==> src/rtl/histogram_median_locator.sv <==
// Median-bin locator for one projection-histogram axis: buffers a frame of bins,
// then walks the cumulative mass until it reaches half of the frame total.
module histogram_median_locator #(
   parameter int NUM_BINS    = 240,
   parameter int BIN_WIDTH   = 8,
   parameter int INDEX_WIDTH = 8,
   parameter int SUM_WIDTH   = 16
) (
   input  logic                   clk,
   input  logic                   reset,
   input  logic [BIN_WIDTH-1:0]   binIn,
   input  logic                   binValid,
   output logic                   busy,
   output logic [INDEX_WIDTH-1:0] medianIndex,
   output logic [SUM_WIDTH-1:0]   totalCount,
   output logic                   emptyFrame,
   output logic                   medianValid,
   output logic                   dropError,
   output logic [1:0]             dbgState
);

   // Handshake: a bin transfers on any clk edge where binValid is high and busy is low.
   // There is no backpressure; a bin presented while busy is lost and flagged in dropError.

   typedef enum logic [1:0] {
      S_IDLE = 2'd0,
      S_LOAD = 2'd1,
      S_SCAN = 2'd2,
      S_DONE = 2'd3
   } state_t;

   localparam logic [INDEX_WIDTH-1:0] LAST_IDX = INDEX_WIDTH'(NUM_BINS - 1);

   state_t                 r_state;
   logic [INDEX_WIDTH-1:0] r_wr_cnt;
   logic [SUM_WIDTH-1:0]   r_total;
   logic [INDEX_WIDTH-1:0] r_rd_addr;
   logic                   r_rd_issue;
   logic                   r_rd_vld;
   logic [INDEX_WIDTH-1:0] r_rd_idx;
   logic [BIN_WIDTH-1:0]   r_rd_data;
   logic [SUM_WIDTH-1:0]   r_cum;
   logic                   r_cum_vld;
   logic [INDEX_WIDTH-1:0] r_cum_idx;
   logic                   r_busy;
   logic [INDEX_WIDTH-1:0] r_median;
   logic [SUM_WIDTH-1:0]   r_total_out;
   logic                   r_empty;
   logic                   r_median_valid;
   logic                   r_drop;

   logic [BIN_WIDTH-1:0]   r_mem [NUM_BINS];

   logic                   w_wr_en;
   logic [INDEX_WIDTH-1:0] w_wr_addr;
   logic                   w_rd_en;
   logic                   w_hit;

   assign w_wr_en   = binValid && ((r_state == S_IDLE) || (r_state == S_LOAD));
   assign w_wr_addr = (r_state == S_IDLE) ? '0 : r_wr_cnt;
   assign w_rd_en   = (r_state == S_SCAN) && r_rd_issue;

   // Compare at SUM_WIDTH+1 bits so doubling the running sum never wraps.
   // A zero total resolves here on the first returned bin, giving median 0.
   assign w_hit = (r_state == S_SCAN) && r_cum_vld &&
                  ({r_cum, 1'b0} >= {1'b0, r_total});

   always_ff @(posedge clk) begin
      if (w_wr_en) begin
         r_mem[w_wr_addr] <= binIn;
      end
      if (w_rd_en) begin
         r_rd_data <= r_mem[r_rd_addr];
      end
   end

   always_ff @(posedge clk) begin
      if (reset) begin
         r_state        <= S_IDLE;
         r_wr_cnt       <= '0;
         r_total        <= '0;
         r_rd_addr      <= '0;
         r_rd_issue     <= 1'b0;
         r_rd_vld       <= 1'b0;
         r_rd_idx       <= '0;
         r_cum          <= '0;
         r_cum_vld      <= 1'b0;
         r_cum_idx      <= '0;
         r_busy         <= 1'b0;
         r_median       <= '0;
         r_total_out    <= '0;
         r_empty        <= 1'b0;
         r_median_valid <= 1'b0;
         r_drop         <= 1'b0;
      end else begin
         r_median_valid <= 1'b0;
         if (binValid && r_busy) begin
            r_drop <= 1'b1;
         end

         case (r_state)
            S_IDLE: begin
               if (binValid) begin
                  r_total    <= SUM_WIDTH'(binIn);
                  r_wr_cnt   <= INDEX_WIDTH'(1);
                  r_rd_addr  <= '0;
                  r_rd_issue <= 1'b1;
                  r_rd_vld   <= 1'b0;
                  r_cum      <= '0;
                  r_cum_vld  <= 1'b0;
                  if (NUM_BINS == 1) begin
                     r_state <= S_SCAN;
                     r_busy  <= 1'b1;
                  end else begin
                     r_state <= S_LOAD;
                  end
               end
            end

            S_LOAD: begin
               if (binValid) begin
                  r_total  <= r_total + SUM_WIDTH'(binIn);
                  r_wr_cnt <= r_wr_cnt + INDEX_WIDTH'(1);
                  if (r_wr_cnt == LAST_IDX) begin
                     r_state <= S_SCAN;
                     r_busy  <= 1'b1;
                  end
               end
            end

            S_SCAN: begin
               // Three-stage walk: issue address, memory returns, accumulate; compare on the sum.
               if (w_rd_en) begin
                  r_rd_idx  <= r_rd_addr;
                  r_rd_addr <= r_rd_addr + INDEX_WIDTH'(1);
                  if (r_rd_addr == LAST_IDX) begin
                     r_rd_issue <= 1'b0;
                  end
               end
               r_rd_vld <= w_rd_en;
               if (r_rd_vld) begin
                  r_cum     <= r_cum + SUM_WIDTH'(r_rd_data);
                  r_cum_idx <= r_rd_idx;
               end
               r_cum_vld <= r_rd_vld;
               if (w_hit) begin
                  r_state        <= S_DONE;
                  r_median       <= r_cum_idx;
                  r_total_out    <= r_total;
                  r_empty        <= (r_total == '0);
                  r_median_valid <= 1'b1;
               end
            end

            S_DONE: begin
               r_state <= S_IDLE;
               r_busy  <= 1'b0;
            end

            default: begin
               r_state <= S_IDLE;
               r_busy  <= 1'b0;
            end
         endcase
      end
   end

   assign busy        = r_busy;
   assign medianIndex = r_median;
   assign totalCount  = r_total_out;
   assign emptyFrame  = r_empty;
   assign medianValid = r_median_valid;
   assign dropError   = r_drop;
   assign dbgState    = r_state;

endmodule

#####

WORK INSTRUCTION - Find the line with "default: begin" in the entries above. Retype it and each line after it, exactly, through the line with "assign medianValid = r_median_valid;", and stop there.

ANSWER AREA -
            default: begin
               r_state <= S_IDLE;
               r_busy  <= 1'b0;
            end
         endcase
      end
   end

   assign busy        = r_busy;
   assign medianIndex = r_median;
   assign totalCount  = r_total_out;
   assign emptyFrame  = r_empty;
   assign medianValid = r_median_valid;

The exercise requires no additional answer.